Note on Up Eye equivalents: A truly faithful modern equivalent with the K2B’s Up Eye + continuous curve combination essentially does not exist in current mass production. This makes the K2B genuinely irreplaceable for tyers who specifically value the Up Eye geometry. New Old Stock (NOS) K2B hooks in any size are worth acquiring when found.


5. Collectability

Collectability Rating: 9.0 / 10

FactorAssessment
Brand Prestige⭐⭐⭐⭐⭐ Partridge of Redditch — the most prestigious name in vintage fly hook collecting
“Edith Thornton” Factor⭐⭐⭐⭐⭐ The single most sought-after quality control sticker in all of vintage tackle — transforms any box into a premium collectible
Hook Specificity⭐⭐⭐⭐⭐ K2B is a distinctive, technically unusual pattern (Up Eye curved hook) with no modern equivalent
Packaging Integrity⭐⭐⭐⭐⭐ Original yellow/red Partridge boxes, multiple sizes, excellent condition
Historical Significance⭐⭐⭐⭐⭐ Represents the absolute peak of British hand-made hook production
Rarity⭐⭐⭐⭐ K2B is uncommon; multiple size sets in original boxes with Edith stickers are genuinely scarce
Functional Demand⭐⭐⭐⭐ Unlike many vintage hooks, these are still actively sought by tyers who want to use them — not just display them

Why a 9.0? The K2B earns near-top collectability for the remarkable convergence of several factors: the Edith Thornton sticker alone elevates any Partridge box by a significant margin in desirability and value.

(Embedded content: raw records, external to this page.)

### config.mk
export PLATFORM = sky130hd
export DESIGN_NAME = fb_scheduler
export DESIGN_NICKNAME = d
export VERILOG_FILES = /design/src/rtl/fb_pkg.sv /design/src/rtl/fb_clear_fsm.sv /design/src/rtl/fb_scheduler.sv
export SDC_FILE = /design/constraint.sdc
export NUM_CORES = 1
export LEC_CHECK = 0
export CAP_MARGIN = 20
export CORE_ASPECT_RATIO = 0.7
export CORE_MARGIN = 8
export CORE_UTILIZATION = 30
export CTS_CLUSTER_DIAMETER = 50
export DETAILED_ROUTE_END_ITERATION = 10
export PLACE_DENSITY_LB_ADDON = 0.2
export SETUP_SLACK_MARGIN = 0.2
export SYNTH_ARGS = -nofsm -noshare
export SYNTH_HDL_FRONTEND = slang
export SYNTH_SLANG_ARGS = --single-unit
### constraint.sdc
create_clock -name vgaclk -period 9.7 [get_ports vgaclk]
set_input_delay 0.97 -clock vgaclk [delete_from_list [all_inputs] [get_ports vgaclk]]
set_output_delay 0.97 -clock vgaclk [all_outputs]
set_load 0.02 [all_outputs]
### src/rtl/fb_pkg.sv
// Shared constants and types for the framebuffer scheduler slice.
// Geometry is fixed to a 640x480 scan scaled down 4x into a 160x120 framebuffer.
package fb_pkg;

  localparam int FB_W       = 160;
  localparam int FB_H       = 120;
  localparam int SCALE_LOG2 = 2;
  localparam int ADDR_W     = 15;
  localparam int FB_SIZE    = FB_W * FB_H;

  localparam int H_TOTAL    = 800;
  localparam int H_VIS      = 640;
  localparam int V_VIS      = 480;
  localparam int V_LAST     = 524;
  // Two cycles ahead: one for the RAM read, one for the pixel register.
  localparam int LOOKAHEAD  = 2;

  typedef struct packed {
    logic [2:0] r;
    logic [2:0] g;
    logic [1:0] b;
  } color8_t;

  typedef enum logic [0:0] {
    IDLE  = 1'b0,
    CLEAR = 1'b1
  } clr_state_e;

endpackage

### src/rtl/fb_clear_fsm.sv
// Framebuffer clear sequencer: walks every address once with a latched colour,
// yielding the RAM whenever the display owns the cycle.
module fb_clear_fsm
  import fb_pkg::*;
(
  input  logic              vgaclk,
  input  logic              rst,
  input  logic              clear_req,
  input  logic [7:0]        clear_color,
  input  logic              slot,
  output logic              clr_we,
  output logic [ADDR_W-1:0] clr_addr,
  output logic [7:0]        clr_data,
  output clr_state_e        state_dbg
);

  localparam logic [ADDR_W-1:0] LAST_ADDR = ADDR_W'(FB_SIZE - 1);

  clr_state_e        state_q, state_d;
  logic [ADDR_W-1:0] cnt_q, cnt_d;
  logic [7:0]        color_q, color_d;

  always_comb begin
    state_d = state_q;
    cnt_d   = cnt_q;
    color_d = color_q;
    case (state_q)
      IDLE: begin
        if (clear_req) begin
          state_d = CLEAR;
          cnt_d   = '0;
          color_d = clear_color;
        end
      end
      CLEAR: begin
        // A request arriving mid-clear is deliberately not restarted.
        if (!slot) begin
          if (cnt_q == LAST_ADDR) begin
            state_d = IDLE;
            cnt_d   = '0;
          end else begin
            cnt_d = cnt_q + ADDR_W'(1);
          end
        end
      end
      default: state_d = IDLE;
    endcase
  end

  always_ff @(posedge vgaclk) begin
    if (rst) begin
      state_q <= IDLE;
      cnt_q   <= '0;
      color_q <= '0;
    end else begin
      state_q <= state_d;
      cnt_q   <= cnt_d;
      color_q <= color_d;
    end
  end

  assign clr_we    = (state_q == CLEAR) && !slot;
  assign clr_addr  = cnt_q;
  assign clr_data  = color_q;
  assign state_dbg = state_q;

endmodule

### src/rtl/fb_scheduler.sv
// Single-port framebuffer arbiter: display fetch > clear > graphics writer.
// Optional clear engine is built only when FB_SCHED_CLEAR_EN is defined.
module fb_scheduler
  import fb_pkg::*;
(
  input  logic              vgaclk,
  input  logic              rst,
  input  logic [9:0]        hc,
  input  logic [9:0]        vc,
  input  logic              wr_valid,
  output logic              wr_ready,
  input  logic [7:0]        wr_x,
  input  logic [6:0]        wr_y,
  input  logic [7:0]        wr_data,
  input  logic              clear_req,
  input  logic [7:0]        clear_color,
  output logic              clear_busy,
  output logic [ADDR_W-1:0] mem_addr,
  output logic              mem_we,
  output logic [7:0]        mem_wdata,
  input  logic [7:0]        mem_rdata,
  output logic [2:0]        pix_red,
  output logic [2:0]        pix_green,
  output logic [1:0]        pix_blue
);

  // Writer handshake: a transfer occurs on any cycle with wr_valid && wr_ready;
  // wr_ready depends only on the scan position and clear state, never on wr_valid.

  logic [10:0]       la_h_sum;
  logic [9:0]        la_h;
  logic [9:0]        la_v;
  logic              slot;
  logic [ADDR_W-1:0] slot_addr;
  logic [ADDR_W-1:0] wr_addr;
  logic              wr_in_range;
  logic              wr_fire;

  logic              clr_we;
  logic [ADDR_W-1:0] clr_addr;
  logic [7:0]        clr_data;

  logic [ADDR_W-1:0] addr_q, addr_d;
  logic [7:0]        wdata_q, wdata_d;
  logic              rd_pend_q, rd_pend_d;
  color8_t           pix_q, pix_d;

  always_comb begin
    la_h_sum = {1'b0, hc} + 11'(LOOKAHEAD);
    la_h     = la_h_sum[9:0];
    la_v     = vc;
    if (la_h_sum >= 11'(H_TOTAL)) begin
      la_h = 10'(la_h_sum - 11'(H_TOTAL));
      la_v = (vc == 10'(V_LAST)) ? 10'd0 : vc + 10'd1;
    end
  end

  assign slot = (la_h < 10'(H_VIS)) && (la_v < 10'(V_VIS)) && (la_h[1:0] == 2'b00);

  assign slot_addr = ADDR_W'(la_v >> SCALE_LOG2) * ADDR_W'(FB_W)
                   + ADDR_W'(la_h >> SCALE_LOG2);

  assign wr_addr     = ADDR_W'(wr_y) * ADDR_W'(FB_W) + ADDR_W'(wr_x);
  assign wr_in_range = (wr_x < 8'(FB_W)) && (wr_y < 7'(FB_H));

`ifdef FB_SCHED_CLEAR_EN
  clr_state_e clr_state;

  fb_clear_fsm u_clear (
    .vgaclk      (vgaclk),
    .rst         (rst),
    .clear_req   (clear_req),
    .clear_color (clear_color),
    .slot        (slot),
    .clr_we      (clr_we),
    .clr_addr    (clr_addr),
    .clr_data    (clr_data),
    .state_dbg   (clr_state)
  );

  assign clear_busy = (clr_state == CLEAR);
  assign wr_ready   = !slot && !clear_busy;
`else
  logic unused_clear;
  assign unused_clear = ^{clear_req, clear_color};
  assign clr_we       = 1'b0;
  assign clr_addr     = '0;
  assign clr_data     = '0;
  assign clear_busy   = 1'b0;
  assign wr_ready     = !slot;
`endif

  assign wr_fire = wr_valid && wr_ready;

  always_comb begin
    mem_addr  = addr_q;
    mem_wdata = wdata_q;
    mem_we    = 1'b0;
    if (slot) begin
      mem_addr = slot_addr;
    end else if (clr_we) begin
      mem_addr  = clr_addr;
      mem_wdata = clr_data;
      mem_we    = 1'b1;
    end else if (wr_fire) begin
      // Off-screen coordinates complete the handshake but never reach the RAM.
      mem_addr  = wr_addr;
      mem_wdata = wr_data;
      mem_we    = wr_in_range;
    end
    if (rst) begin
      mem_we = 1'b0;
    end
  end

  assign addr_d    = mem_addr;
  assign wdata_d   = mem_wdata;
  assign rd_pend_d = slot;
  assign pix_d     = rd_pend_q ? color8_t'(mem_rdata) : pix_q;

  always_ff @(posedge vgaclk) begin
    if (rst) begin
      addr_q    <= '0;
      wdata_q   <= '0;
      rd_pend_q <= 1'b0;
      pix_q     <= '0;
    end else begin
      addr_q    <= addr_d;
      wdata_q   <= wdata_d;
      rd_pend_q <= rd_pend_d;
      pix_q     <= pix_d;
    end
  end

  assign pix_red   = pix_q.r;
  assign pix_green = pix_q.g;
  assign pix_blue  = pix_q.b;

endmodule

# After elaboration in Yosys (flattened, before gate mapping)
# Cells that the tools add are included.
[totals] regBits=32 inputBits=63 out_inout_bits=34 word_cells=35
[op_classes] addsub=5 mul=2 n_lt_le_gt_ge=5 eq_ne=1 n_mux=10 reduce_logical=6
[ops] op="15-bit by 8-bit adder with 15-bit output" count=2
[ops] op="10-bit two-way mux" count=3
[ops] op="15-bit two-way mux" count=2
[ops] op="8-bit two-way mux" count=2
[ops] op="10-bit by 2-bit adder with 11-bit output (second input constant)" count=1
[ops] op="11-bit by 10-bit greater-or-equal comparator with 1-bit output (second input constant)" count=1
[ops] op="10-bit by 1-bit adder with 10-bit output (second input constant)" count=1
[ops] op="10-bit equality test (second input constant)" count=1
[ops] op="10-bit less-than comparator (second input constant)" count=1
[ops] op="10-bit by 9-bit less-than comparator with 1-bit output (second input constant)" count=1
[ops] op="7-bit by 3-bit multiplier with 10-bit output (second input constant)" count=1
[ops] op="8-bit by 3-bit multiplier with 10-bit output (second input constant)" count=1
[ops] op="10-bit subtractor (second input constant)" count=1
[ops] op="8-bit less-than comparator (second input constant)" count=1
[ops] op="7-bit less-than comparator (second input constant)" count=1
[ops] op="1-bit logical AND" count=4
[ops] op="1-bit two-way mux" count=3
[ops] op="2-bit logical NOT" count=1
[ops] op="1-bit logical NOT" count=1

# Logic depth before layout (Yosys ltp)
[depth] word_depth=11 depth_mapped=23 depth_no_buf=23

# Worst setup path after synthesis
# OpenSTA, ideal clock, no wires.
[synth_timing] path_kind="input-to-output" startpoint="input hc[1]" endpoint="output mem_addr[14]" arrival_ns=5.431 t_required_ns=8.730 path_slack_ns=3.299 cell_stages=20 n_path_buf=1 path_cell_list="ha_1 > and3_1 > buf_4 > xnor2_1 > ha_1 > inv_1 > a221o_1 > a22o_1 > and3_1 > mux2_2 > ha_1 > ha_1 > inv_1 > fa_1 > nand2b_1 > nor2_1 > nand3b_1 > o311a_1 > or2_2 > mux2i_1"
[synth_via] elab_chain_len=10 elab_cells_between_ends=16 classes_between="add/sub (3); mul (1); order compare (3); mux (4); reduce/logical (5)"
[synth_lines] element="start: declaration" line="fb_scheduler.sv:8" text="input logic [9:0] hc,"
[synth_lines] element="10-bit by 2-bit adder with 11-bit output (*)" line="fb_scheduler.sv:49" text="la_h_sum = {1'b0, hc} + 11'(LOOKAHEAD);"
[synth_lines] element="branches (longest 8 deep; another with 15-bit by 8-bit adder with 15-bit output)"
[synth_lines] element="15-bit two-way mux (*)" line="fb_scheduler.sv:99" text="if (slot) begin"
[synth_lines] element="end: declaration" line="fb_scheduler.sv:18" text="output logic [ADDR_W-1:0] mem_addr,"
# Every way passes the cells marked *.

# Final worst setup path
[layout_timing] startpoint="input hc[3]" endpoint="output mem_addr[14]"
# Same word-level chain as after synthesis.

==> summary.txt <==
Outcome
  • Outcome: finished clean

Yosys
  • Simple-Gate Fraction of Synth Area: 21.6%
  • Area leader, netlist: dfxtp_1
  • Post-Syn Nets: 518
  • Yosys warning total: 0
  • Synth Area in XOR/XNOR: 8.11%
  • Main flop type after synthesis: dfxtp_1
  • Synth unique cells: 66
  • Post-synth ARST share: 0%
  • Mapped Avg Cell Area: 8.21 sq um
  • Largest family of logic cells by synthesized area: compound AO/OA/AOI/OAI gates
  • Compound-Gate Fraction of Synth Area: 21.6%
  • Post-synthesis mux area share: 10.4%
  • #FFs+latches synth: 32
  • Mapped cell area: 0.00345 sq mm
  • Synth area leaders: dfxtp_1, ha_1, mux2i_1
  • Post-Synth Adder-Cell Area: 13.2%
  • Cell count after synthesis: 421
  • Post-synth EDFFs: 0
  • Synth top area share: 18.5%
  • Seq/Total Area, Yosys: 18.5%

Setup path
  • CP Capture Type: primary output
  • CP arrival: 6780 ps
  • Worst Path Max Fanout: 6
  • Critical R2R Capture: pix_blue[1]$_SDFFE_PP0P_
  • Critical path startpoint: hc[3]
  • Reg2reg path depth: 2
  • Crit path launch type: input pin
  • Most used cell, CP: ha_1
  • Critical path's slowest cell: clkdlybuf4s50_1
  • Setup CP Type: input pin to primary output
  • Worst Setup EP: mem_addr[14]
  • R2R setup slack: 8650 ps
  • Crit path cell chain: clkdlybuf4s50_1 > nand4_1 > nor3b_1 > or2_2 > inv_1 > ha_1 > o2111ai_1 > a22o_1 > and3_1 > nand2_1 > xnor2_1 > ha_1 > ha_1 > a21o_1 > a21oi_1 > o21ai_0 > a311oi_1 > a2111oi_0 > or2_2 > mux2i_1 > clkdlybuf4s50_1
  • Critical R2R Launch: rd_pend_q$_SDFF_PP0_
  • Critical Path RT: 8730 ps
  • Critical path's largest stage delay: 630 ps

Placed design
  • Pre-CTS setup slack: 1940 ps
  • RePlAce Congestion: 0.813
  • I/O Buffers: 86
  • Post-detail-place hpwl: 7690 um

Detailed routing
  • Final WL: 9940 um
  • Via count: 3267
  • WL/cell: 15.4 um
  • Drt pass-1 iters: 4
  • Initial DRC Count: 206
  • # DRC: 0
  • Post-route ant nets: 0
  • Vias per cell: 5.06

Layout
  • Most common cell after layout, fill and taps aside: clkdlybuf4s50_1
  • Final core occ: 41.0%
  • Reg area: 641 sq um
  • Layout cells sized above 1: 7.71%
  • Multi-input gate area: 0.00259 sq mm
  • Area Overhead vs Synth: 32.2%
  • Nets: 589
  • Most frequent cells in the layout: clkdlybuf4s50_1, nor2_1, dfxtp_1, ha_1, mux2i_1
  • N_diodes: 0
  • Filler instances: 1131

Timing
  • Fin crit share: 79.9%
  • Slack of the critical path: 1950 ps
  • Setup TNS: 0 ps
  • Slew Viols, Final: 0
  • Achievable Freq: 129 MHz
  • Clock period minus worst slack: 7750 ps
  • Max_slew headroom: 41.6%
  • Clock Skew: 2.61 ps
  • Final setup viols: 0
  • Final hold vios: 0
  • Worst slew pin tran: 876 ps
  • RSZ-0062 raised after global routing: false

CTS
  • Post-CTS Setup Repair Bufs: 0
  • Clk_lat worst skew: 280 ps
  • H-tree depth: 2
  • CTS Sinks: 32
  • CTS tree: built
  • CTS max path bufs: 2
  • Cts hold-fix bufs: 0
  • Number of CTS-inserted buffers: 5
  • Clock-pin transition on the worst setup and hold timing paths: 60 ps
  • Post-CTS resize count: 0
  • Clock root buffer: clkbuf_16

Global routing
  • GRT overflow: 0
  • GR Layer Usage met2: 19.5%
  • Initial antenna violation count: 0
  • First-pass GRT wire length: 16400 um
  • Met3 Use GR: 4.06%
  • All-Layer GR Usage: 12.9%
  • Vias in the first global route: 3328
  • Layer with the highest usage: met2
  • Largest net degree at the start of global routing: 44
  • Grt met1 use: 18.3%

Hold path
  • HP Class: register to register

Floorplan
  • Die footprint: 0.0153 sq mm
  • Cell row count: 32
  • Die H: 106 um
  • I/O Pins: 97
  • Initial core utilization: 31.0%
  • Core Box Area: 0.0111 sq mm
  • Die outline width: 144 um

Power and ir drop
  • Total power: 0.555 mW
  • Pwr per Cell Area: 122 mW/mm^2
  • Worst VDD drop: 0.0000909 V
  • Pleak: 1.82 nW

Job
  • Total of max-cap violations: 0
[power breakdown]
part           internal, mW  leakage [nW]  total (mW)  switching (mW)
Sequential            0.141         0.263       0.144         0.00292
Clock                 0.121        0.0798       0.181          0.0606
Combinational         0.106          1.48       0.230           0.124
Total                 0.368          1.82       0.555           0.188
[kinds of logic after synthesis]
kind of cell	count (synthesis)
buffers and inverters	52
AO/OA/AOI/OAI	99
XOR/XNOR	32
other	1
flip-flops	32
multiplexers	35
adder cells (fa/ha/maj)	34
AND/OR/NAND/NOR	136
[layout make-up]
type	count	area share (%)
Clock buffer	5	2.74
Multi-Input combinational cell	337	56.7
Timing Repair Buffer	89	19.2
Tap cell	153	4.19
Sequential cell	32	14.0
Inverter	27	2.22
Clock inverter	3	0.931
[layer usage]
| layer | wire, um | vias to the layer above | share of wire (%) |
|---|---|---|---|
| li1 | - | 1698 | - |
| met5 | 0 | - | 0 |
| met4 | 8 | 0 | 0.081 |
| met2 | 4150 | 83 | 42 |
| met1 | 5070 | 1484 | 51 |
| met3 | 712 | 2 | 7.2 |
[stage by stage]
| step | hold slack [ps] | instances | area, sq um |
|---|---|---|---|
| after global routing | 544 | 646 | 4570 |
| after global placement | 472 | 638 | 4400 |
| after floorplan | 546 | 421 | 3450 |
| after CTS | 506 | 646 | 4570 |
| final | 502 | 646 | 4570 |
| after detailed placement | 486 | 638 | 4400 |
[state kept, by name (all words and copies together) (netlist names)]
| signal | flops |
|---|---|
| wdata_q | 8 |
| pix_blue | 2 |
| pix_green | 3 |
| addr_q | 15 |
| pix_red | 3 |
| rd_pend_q | 1 |
[how the worst min path moves through the flow]
stage	slack, ps	start	cells past startpoint	to
after global routing	540	pix_red[1]$_SDFFE_PP0P_	2	pix_red[1]$_SDFFE_PP0P_
after detailed placement	490	pix_green[2]$_SDFFE_PP0P_	2	pix_green[2]$_SDFFE_PP0P_
after CTS	510	pix_green[2]$_SDFFE_PP0P_	2	pix_green[2]$_SDFFE_PP0P_
final	500	pix_red[2]$_SDFFE_PP0P_	2	pix_red[2]$_SDFFE_PP0P_
after global placement	470	pix_red[0]$_SDFFE_PP0P_	2	pix_red[0]$_SDFFE_PP0P_
after floorplan	550	addr_q[7]$_SDFF_PP0_	2	addr_q[7]$_SDFF_PP0_
[critical path, delay by kind of cell]
kind / cells / cell delay (ps)
mux: 1 / 140
simple gates: 6 / 1400
buf+inv: 3 / 1260
compound gates: 7 / 1910
fa+ha+maj: 3 / 820
xor+xnor: 1 / 260
[cell usage after synthesis, drive strengths merged, types with 5 or more instances]
library cell and instances:
nand2 22, a21oi 24, nor3 7, a41oi 9, xor2 15, and3 6, xnor2 17, nor2b 13
inv 27, nor4 6, nor2 37, clkbuf 13, buf 12, ha 30, a31oi 7, nand3 10
o21ai 16, o311ai 8, and4 5, mux2 7, o31ai 8, mux2i 28, dfxtp 32, nand4 10
(Power assumes the default switching activity.)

Add to that the K2B’s status as a technically irreplaceable pattern with no modern Up Eye equivalent, its position in the peak era of Partridge hand manufacture, and the growing recognition among fly fishing historians of just how significant the Partridge K-series hooks were to the development of modern nymph and pupa fly tying, and you have a hook that is simultaneously a collector’s piece, a historical artefact, and a functional tying tool — a rare triple quality. The only reason it doesn’t reach 10/10 is that Partridge boxes from this era, while increasingly scarce, are not yet critically rare in the way that pre-WWI gut-snelled hook packets are.

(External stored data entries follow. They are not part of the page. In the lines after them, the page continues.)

### src/rtl/rv2t_instruction_fetch_pkg.sv
// ============================================================================
// Module  : rv2t_instruction_fetch_pkg
// Brief   : Shared fetch-stage state encodings and instruction alignment rules.
// Revision: 1.0
// ============================================================================
`default_nettype none

package rv2t_instruction_fetch_pkg;

    typedef enum logic [1:0] {
        FETCH_IDLE  = 2'd0,
        FETCH_REQ   = 2'd1,
        FETCH_WAIT  = 2'd2,
        FETCH_FLUSH = 2'd3
    } fetch_state_t;

    // Instructions are word aligned; any set bit under this mask is illegal.
    localparam logic [1:0] c_INSTR_ALIGN_MASK = 2'b11;

    function automatic logic is_misaligned(input logic [1:0] addr_lsb);
        return (addr_lsb & c_INSTR_ALIGN_MASK) != 2'b00;
    endfunction

endpackage

`default_nettype wire

### src/rtl/rv2t_instruction_fetch.sv
// ============================================================================
// Module  : rv2t_instruction_fetch
// Brief   : PC owner and single-outstanding instruction fetcher feeding decode.
// Revision: 1.0
// ============================================================================
`default_nettype none

module rv2t_instruction_fetch
    import rv2t_instruction_fetch_pkg::*;
#(
    parameter int                    PC_WIDTH = 32,
    parameter logic [PC_WIDTH-1:0]   RESET_PC = '0
) (
    input  logic                  clk,
    input  logic                  sync_reset,
    input  logic                  fetch_init,
    input  logic [PC_WIDTH-1:0]   start_addr,
    input  logic                  fetch_enable,
    input  logic                  jump_req,
    input  logic [PC_WIDTH-1:0]   jump_addr,
    output logic                  mem_read_req,
    output logic [PC_WIDTH-1:0]   mem_addr,
    input  logic                  mem_read_ack,
    input  logic [31:0]           mem_data,
    output logic                  enable_out,
    output logic [31:0]           IR_out,
    output logic [PC_WIDTH-1:0]   PC_out,
    output logic                  exception_addr_misaligned,
    output logic                  busy
);

    fetch_state_t           r_state,   w_state;
    logic [PC_WIDTH-1:0]    r_pc,      w_pc;
    logic                   r_req,     w_req;
    logic [PC_WIDTH-1:0]    r_addr,    w_addr;
    logic                   r_en,      w_en;
    logic [31:0]            r_ir,      w_ir;
    logic [PC_WIDTH-1:0]    r_pc_out,  w_pc_out;
    logic                   r_exc,     w_exc;

    logic                   w_redirect;
    logic [PC_WIDTH-1:0]    w_target;
    logic                   w_target_bad;
    logic [PC_WIDTH-1:0]    w_pc_inc;

    assign w_redirect   = fetch_init | jump_req;
    assign w_target     = fetch_init ? start_addr : jump_addr;
    assign w_target_bad = is_misaligned(w_target[1:0]);
    assign w_pc_inc     = r_pc + PC_WIDTH'(4);

    always_comb begin
        w_state  = r_state;
        w_pc     = r_pc;
        w_req    = 1'b0;
        w_addr   = r_addr;
        w_en     = 1'b0;
        w_ir     = r_ir;
        w_pc_out = r_pc_out;
        w_exc    = 1'b0;

        case (r_state)
            FETCH_IDLE: begin
                if (fetch_init) begin
                    if (is_misaligned(start_addr[1:0])) begin
                        w_exc = 1'b1;
                    end else begin
                        w_pc    = start_addr;
                        w_state = FETCH_REQ;
                    end
                end
            end

            FETCH_REQ: begin
                if (w_redirect) begin
                    if (w_target_bad) begin
                        w_exc   = 1'b1;
                        w_state = FETCH_IDLE;
                    end else begin
                        w_pc = w_target;
                    end
                end else if (fetch_enable) begin
                    w_req   = 1'b1;
                    w_addr  = r_pc;
                    w_state = FETCH_WAIT;
                end
            end

            FETCH_WAIT: begin
                if (w_redirect) begin
                    if (w_target_bad) begin
                        w_exc   = 1'b1;
                        w_state = FETCH_IDLE;
                    end else begin
                        w_pc    = w_target;
                        w_state = mem_read_ack ? FETCH_REQ : FETCH_FLUSH;
                    end
                end else if (mem_read_ack) begin
                    w_en     = 1'b1;
                    w_ir     = mem_data;
                    w_pc_out = r_pc;
                    w_pc     = w_pc_inc;
                    // Issue the next read straight from the ack cycle so that
                    // enable_out and the following request appear together.
                    if (fetch_enable) begin
                        w_req   = 1'b1;
                        w_addr  = w_pc_inc;
                        w_state = FETCH_WAIT;
                    end else begin
                        w_state = FETCH_REQ;
                    end
                end
            end

            FETCH_FLUSH: begin
                if (w_redirect && w_target_bad) begin
                    w_exc   = 1'b1;
                    w_state = FETCH_IDLE;
                end else begin
                    if (w_redirect) begin
                        w_pc = w_target;
                    end
                    if (mem_read_ack) begin
                        w_state = FETCH_REQ;
                    end
                end
            end

            default: w_state = FETCH_IDLE;
        endcase
    end

    always_ff @(posedge clk) begin
        if (sync_reset) begin
            r_state  <= FETCH_IDLE;
            r_pc     <= RESET_PC;
            r_req    <= 1'b0;
            r_addr   <= '0;
            r_en     <= 1'b0;
            r_ir     <= '0;
            r_pc_out <= '0;
            r_exc    <= 1'b0;
        end else begin
            r_state  <= w_state;
            r_pc     <= w_pc;
            r_req    <= w_req;
            r_addr   <= w_addr;
            r_en     <= w_en;
            r_ir     <= w_ir;
            r_pc_out <= w_pc_out;
            r_exc    <= w_exc;
        end
    end

    assign mem_read_req              = r_req;
    assign mem_addr                  = r_addr;
    assign enable_out                = r_en;
    assign IR_out                    = r_ir;
    assign PC_out                    = r_pc_out;
    assign exception_addr_misaligned = r_exc;
    assign busy                      = (r_state != FETCH_IDLE);

endmodule

`default_nettype wire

Ease of Finding: Moderate to Difficult. Individual Partridge K2B boxes surface on eBay, Etsy, and at fishing tackle fairs with reasonable regularity, but complete sets in multiple sizes, in excellent condition, with Edith Thornton stickers are significantly harder to source. The North American market is thinner for these than the UK market. Expect the best examples at UK tackle auctions and specialist angling antique dealers.